Recent genome-wide association studies (GWAS) have reported a genetic association with Alzheimer's disease (AD) at the TNIP1/GPX3 locus, but the mechanism is unclear. We used cerebrospinal fluid (CSF) proteomics data to test (n=137) and replicate (n=446) the association of glutathione peroxidase 3 (GPX3) with CSF biomarkers (including amyloid and tau) and the GWAS-implicated variants (rs34294852 and rs871269). CSF GPX3 levels decreased with amyloid and tau positivity (analysis of variance P=1.5×10-5) and higher CSF phosphorylated tau (p-tau) levels (P=9.28×10-7). The rs34294852 minor allele was associated with decreased GPX3 (P=0.041). The replication cohort found associations of GPX3 with amyloid and tau positivity (P=2.56×10-6) and CSF p-tau levels (P=4.38×10-9).
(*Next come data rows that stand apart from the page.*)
## config.mk

```make
export PLATFORM = sky130hd
export DESIGN_NAME = lom_rem
export DESIGN_NICKNAME = d
export VERILOG_FILES = /design/src/rtl/lom_pkg.sv /design/src/rtl/lom_rem.sv
export SDC_FILE = /design/constraint.sdc
export NUM_CORES = 1
export LEC_CHECK = 0
export BUFFER_PORTS_ARGS = -buffer_cell sky130_fd_sc_hd__buf_2
export CORE_MARGIN = 2
export CORE_UTILIZATION = 41
export DETAILED_ROUTE_END_ITERATION = 6
export PLACE_DENSITY = 0.6
export RECOVER_POWER = 50
export REMOVE_ABC_BUFFERS = 1
export SLEW_MARGIN = 20
export SYNTH_ARGS = -nofsm -noshare
export SYNTH_HDL_FRONTEND = slang
export SYNTH_SLANG_ARGS = --single-unit
```

## constraint.sdc

```tcl
create_clock -name clk -period 2.9 [get_ports clk]
set_clock_uncertainty 0.2 [all_clocks]
set_input_delay 0.145 -clock clk [delete_from_list [all_inputs] [get_ports clk]]
set_output_delay 0.145 -clock clk [all_outputs]
set_load 0.01 [all_outputs]
```

## src/rtl/lom_pkg.sv

```systemverilog
// ----------------------------------------------------------------------------
// lom_pkg
// Shared types, constants and helpers of the limit order matcher: book
// geometry, report codes, the book entry layout and the controller states.
// ----------------------------------------------------------------------------
package lom_pkg;

	// book geometry
	localparam int BOOK_DEPTH      = 16;
	localparam int NUM_INSTRUMENTS = 5;
	localparam int MAX_RESULTS     = 32;
	localparam int NBOOKS          = 2 * NUM_INSTRUMENTS;
	localparam int NENTRIES        = NBOOKS * BOOK_DEPTH;

	localparam int SLOT_W = (BOOK_DEPTH > 1) ? $clog2(BOOK_DEPTH) : 1;
	localparam int FILL_W = $clog2(BOOK_DEPTH + 1);
	localparam int BOOK_W = $clog2(NBOOKS);
	localparam int ADDR_W = $clog2(NENTRIES);
	localparam int RES_W  = $clog2(MAX_RESULTS + 1);

	// configuration
	localparam int CFG_W     = 15;
	localparam int CFG_IDX_W = 2;
	localparam logic [CFG_IDX_W-1:0] CFG_MIN_QTY = 2'd0;
	localparam logic [CFG_IDX_W-1:0] CFG_MAX_QTY = 2'd1;
	localparam logic [CFG_IDX_W-1:0] CFG_LOT     = 2'd2;
	localparam logic [CFG_W-1:0] MIN_QTY_RST = 15'd10;
	localparam logic [CFG_W-1:0] MAX_QTY_RST = 15'd1000;
	localparam logic [CFG_W-1:0] LOT_RST     = 15'd10;

	// remainder unit
	localparam int REM_CNT_W = $clog2(CFG_W + 1);

	// sides
	localparam logic [7:0] SIDE_BUY  = 8'd1;
	localparam logic [7:0] SIDE_SELL = 8'd2;

	typedef enum logic [1:0] {
		ST_NEW    = 2'd0,
		ST_FILL   = 2'd1,
		ST_PFILL  = 2'd2,
		ST_REJECT = 2'd3
	} exec_status_t;

	typedef enum logic [2:0] {
		RSN_NONE       = 3'd0,
		RSN_INSTRUMENT = 3'd1,
		RSN_SIDE       = 3'd2,
		RSN_QUANTITY   = 3'd3,
		RSN_PRICE      = 3'd4,
		RSN_BOOK_FULL  = 3'd5
	} reject_reason_t;

	typedef enum logic [3:0] {
		S_IDLE,
		S_CHECK,
		S_INS_RD,
		S_INS_CHK,
		S_INS_NEW,
		S_MATCH_RD,
		S_MATCH_CHK,
		S_MATCH_UPD,
		S_EMIT
	} state_t;

	typedef struct packed {
		logic signed [31:0] price;
		logic signed [15:0] qty;
		logic [31:0]        serial;
		logic [31:0]        client;
		logic [63:0]        stamp;
	} entry_t;

	typedef struct packed {
		logic              en;
		logic [ADDR_W-1:0] addr;
		entry_t            data;
	} mem_wr_t;

	typedef struct packed {
		logic              en;
		logic [ADDR_W-1:0] addr;
	} mem_rd_t;

	typedef struct packed {
		logic [31:0]        serial;
		logic [31:0]        client;
		logic [2:0]         instr;
		logic [7:0]         side;
		exec_status_t       status;
		logic signed [15:0] qty;
		logic signed [31:0] price;
		logic [63:0]        stamp;
		reject_reason_t     reason;
		logic               last;
	} report_t;

	// slot k places behind base in a circular book
	function automatic logic [SLOT_W-1:0] slot_add(input logic [SLOT_W-1:0] base,
			input logic [SLOT_W-1:0] k);
		int s;
		s = int'(base) + int'(k);
		if (s >= BOOK_DEPTH) s = s - BOOK_DEPTH;
		return SLOT_W'(s);
	endfunction

	// memory address of a slot of a book
	function automatic logic [ADDR_W-1:0] entry_addr(input logic [BOOK_W-1:0] b,
			input logic [SLOT_W-1:0] s);
		return ADDR_W'(int'(b) * BOOK_DEPTH + int'(s));
	endfunction

endpackage

```

## src/rtl/lom_rem.sv

```systemverilog
// ----------------------------------------------------------------------------
// lom_rem
// Restoring remainder unit: one dividend bit per cycle.
// ----------------------------------------------------------------------------
module lom_rem (
	input  logic                      clk,
	input  logic                      arst_n,
	input  logic                      start,
	input  logic [lom_pkg::CFG_W-1:0] dividend,
	input  logic [lom_pkg::CFG_W-1:0] divisor,
	output logic                      busy,
	output logic [lom_pkg::CFG_W-1:0] remainder
);

	logic [lom_pkg::REM_CNT_W-1:0] cnt_q;
	logic [lom_pkg::CFG_W:0]       rem_q;
	logic [lom_pkg::CFG_W-1:0]     dvd_q;
	logic [lom_pkg::CFG_W:0]       trial;

	// shifted partial remainder
	assign trial = {rem_q[lom_pkg::CFG_W-1:0], dvd_q[lom_pkg::CFG_W-1]};

	// step counter
	always_ff @(posedge clk or negedge arst_n) begin
		if (!arst_n) begin
			cnt_q <= '0;
		end else if (start) begin
			cnt_q <= lom_pkg::REM_CNT_W'(lom_pkg::CFG_W);
		end else if (cnt_q != '0) begin
			cnt_q <= cnt_q - 1'b1;
		end
	end

	// datapath
	always_ff @(posedge clk) begin
		if (start) begin
			rem_q <= '0;
			dvd_q <= dividend;
		end else if (cnt_q != '0) begin
			dvd_q <= dvd_q << 1;
			if (trial >= {1'b0, divisor}) rem_q <= trial - {1'b0, divisor};
			else rem_q <= trial;
		end
	end

	assign busy      = (cnt_q != '0);
	assign remainder = rem_q[lom_pkg::CFG_W-1:0];

endmodule

```

==> metrics.md <==
| Metric | Value |
|---|---|
| Largest vdd supply drop | `0.0003167 V` |
| Routed via count | `1970` |
| Global-route wire length before repair | `8.376 mm` |
| Required time of the critical path | `2.91 ns` |
| Family of cells with the greatest summed delay on the critical path | `compound AO/OA/AOI/OAI gates` |
| Aggregate routed wire length | `5.001 mm` |
| Startpoint Class | `flip-flop` |
| EDFF count, synth | `15` |
| Crit path kind | `flip-flop to flip-flop` |
| Total negative slack | `0 ns` |
| Final-layout fill cell count | `531` |
| Initial Util | `0.4194` |
| Floorplan die width | `78.59 um` |
| Insertion delay to the later sink of the worst-skew pair | `0.29 ns` |
| Achievable frequency | `364.6 MHz` |
| Diodes inserted | `0` |
| Number of storage elements in the synthesis netlist | `34` |
| Drt first pass iters | `6` |
| Final count of hold timing violations | `0` |
| Highest cell delay on the worst timing path | `0.45 ns` |
| Number of core rows | `27` |
| Cell area reported after detailed placement | `2618 sq um` |
| CTS Buf Count | `5` |
| Top cell type's share of synthesized area | `0.1975` |
| Overflow after GRT | `0` |
| Max_cap viols | `0` |
| Summed area of non-filler cells in the final layout | `2934 sq um` |
| Count of unresolved DRC violations after routing | `0` |
| Post-Route Utilization | `0.5395` |
| # port buffers | `48` |
| Library cell with the highest instance count after synthesis | `sky130_fd_sc_hd__inv_1` |
| RSZ-0062 raised after global routing | `no` |
| Yosys Warn Count | `0` |
| Pin count of the biggest net entering global routing | `39` |
| Synthesis-to-finish area growth | `28.63%` |
| Overall die area | `6176 sq um` |
| Area of the mapped netlist | `2281 sq um` |
| Placeable core region | `5439 sq um` |
| Most used standard cells in the synthesized netlist | `sky130_fd_sc_hd__inv_1 (25), sky130_fd_sc_hd__nor2_1 (20), sky130_fd_sc_hd__ha_1 (17)` |
| Status | `finished clean` |
| Endpoint arrival time on the critical path | `2.75 ns` |
| Dominant register cell in the synthesized netlist | `sky130_fd_sc_hd__edfxtp_1` |
| Power density cells | `798.1 nW/um^2` |
| Most used cell along the critical path | `sky130_fd_sc_hd__a211oi_1` |
| Reg clk slew, reported paths | `0.08 ns` |
| Slack of the worst reg-to-reg path | `0.16 ns` |
| Cell accounting for the most synthesized area | `sky130_fd_sc_hd__edfxtp_1` |
| Critical path buffer and inverter count | `2` |
| Number of sinks driven by the clock tree | `34` |
| Vertical extent of the die | `78.59 um` |
| Routability congestion estimate from global placement | `0.7793` |
| Final setup violation count | `0` |
| Mapped Cells | `241` |
| Post-synthesis average cell area | `9.464 sq um` |
| Antenna violations before repair | `0` |
| Hold Path Class | `input pin to flip-flop` |
| Post-route total power | `2.342 mW` |
| Library cell used as clock root buffer | `sky130_fd_sc_hd__clkbuf_8` |
| Final setup slack of the worst path | `0.1575 ns` |
| Top area cells in the synthesized netlist | `sky130_fd_sc_hd__edfxtp_1 (20%), sky130_fd_sc_hd__dfxtp_1 (13%), sky130_fd_sc_hd__ha_1 (9.3%)` |
| Overall global routing resource usage | `0.1703` |
| Netlist cell types | `44` |
| Critical Path End Type | `flip-flop` |
| Initial DRC Count | `64` |
| Number of vias per cell | `5.130` |
| Max transition margin | `0.5161` |
| Leakage | `1.269 nW` |
| Post-layout nets | `362` |
| Actual transition at the worst max-transition pin | `0.7250 ns` |
| Antenna Violating Nets Remaining | `0` |
| HPWL after detailed placement | `3.544 mm` |
| TritonCTS clock tree | `built` |
| Standard cell with the maximum stage delay on the critical path | `sky130_fd_sc_hd__or4_4` |
| Cells traversed along the worst timing path | `inv_1, ha_2, fa_2, nand2b_1, a21o_1, a211oi_1, o311a_1, or4_4, buf_6, mux2i_1, a211oi_1` |
| Worst Path Max Fanout | `8` |
| Vias in the first global route | `1866` |
| Shortest clock period the worst path allows after layout | `2.743 ns` |
| Post-synth ARST share | `0.1176` |
| Worst setup timing slack at the placement stage | `0.06933 ns` |
| Detailed-route wire length per cell | `13.02 um` |
| Number of top-level design ports | `49` |
| Tcrit/Tclk final | `0.9457` |
| Clock Path Buffers | `2` |
| Count of final max-slew check failures | `0` |
| Ratio of cells with drive above 1 in the final layout | `0.2308` |
| Share of the yosys chip area belonging to registers | `0.3730` |
| Htree depth | `2` |
## metal layers
layer,up-vias,routed length (um),GRT usage
met5,-,0,0
met4,0,71,0.05789
met3,6,200,0.03678
met2,37,2288,0.2675
met1,922,2440,0.2322
li1,1005,-,-
## state kept, by name (all words and copies together) (netlist names)
register and count:
cnt_q 4, dvd_q 15, rem_q 15
## timing repair
action / CTS / global route
gates resized for setup: 0 / 6
hold endpoints to repair: 19 / 0
setup endpoints to repair: 0 / 14
hold buffers: 17 / 0
setup buffers: 0 / 1
## cells in the final DEF (no fill, tap or decap), drive strengths merged, types with 4 or more instances in the layout
cell type / instances
a211oi: 15
nand2: 11
clkbuf: 21
mux2i: 11
ha: 17
inv: 25
xor2: 5
buf: 39
o21ai: 9
nor2b: 4
nand2b: 4
mux2: 14
xnor2: 7
a21oi: 17
edfxtp: 15
dlygate4sd3: 17
dfrtp: 4
nor2: 20
dfxtp: 15
## worst paths after layout
path / start / endpoint / depth (start not counted)
worst max register to register: dvd_q[14]$_DFFE_PP_ / rem_q[7]$_SDFFE_PP0P_ / 11
worst max-delay path: dvd_q[14]$_DFFE_PP_ / rem_q[7]$_SDFFE_PP0P_ / 11
min in group asynchronous: arst_n / cnt_q[1]$_DFFE_PN0P_ / 3
max in group asynchronous: arst_n / cnt_q[0]$_DFFE_PN0P_ / 3
worst min-delay path: divisor[1] / rem_q[1]$_SDFFE_PP0P_ / 4
worst min register to register: cnt_q[2]$_DFFE_PN0P_ / cnt_q[2]$_DFFE_PN0P_ / 1
## cell families (layout without fill, tap and decap cells)
kind of cell	Yosys count	after routing	share of synthesized area
AND/OR/NAND/NOR	61	61	0.1338
XOR/XNOR	12	12	0.04608
adder cells (fa/ha/maj)	18	18	0.1020
AO/OA/AOI/OAI	57	57	0.1695
flip-flops	34	34	0.3730
buffers and inverters	34	105	0.05815
multiplexers	25	25	0.1174
## per-stage QoR
stage	hold slack, ns	std cells
2_1_floorplan	-0.3506	232
6_report	0.1695	384
4_1_cts	0.1270	383
3_5_place_dp	-0.2417	358
5_1_grt	0.1829	384
3_3_place_gp	-0.2403	358
## worst reg2reg max path: cells and delay by family (launching register included)
family | cells | cell delay (ns)
buffers and inverters | 2 | 0.25
muxes | 1 | 0.12
DFF | 1 | 0.36
and+or+nand+nor | 2 | 0.57
adders and majority gates | 2 | 0.40
AOI/OAI and AO/OA | 4 | 0.77
## layout make-up
cell class / count / area, sq um / share of cell area
tap: 72 / 90.09 / 0.03070
clock buffer: 5 / 68.82 / 0.02345
timing repair buffer: 72 / 444.2 / 0.1514
sequential: 34 / 850.8 / 0.2900
multi-input combinational: 173 / 1318 / 0.4490
clock inverter: 3 / 68.82 / 0.02345
inverter: 25 / 93.84 / 0.03198
## power breakdown
part	switching, mW	internal (mW)
combinational	0.572	0.540
sequential	0.0862	0.607
clock	0.192	0.345
total	0.850	1.49
Power figures use the tool's default switching activity.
These results suggest variants in the TNIP1 locus may affect the oxidative stress response in AD via altered GPX3 levels. Cerebrospinal fluid (CSF) glutathione peroxidase 3 (GPX3) levels decreased with amyloid and tau positivity and higher CSF phosphorylated tau. The minor allele of rs34294852 was associated with lower CSF GPX3. levels when also controlling for amyloid and tau category. GPX3 transcript levels in the prefrontal cortex were lower in Alzheimer's disease than controls. rs34294852 is an expression quantitative trait locus for GPX3 in blood, neutrophils, and microglia.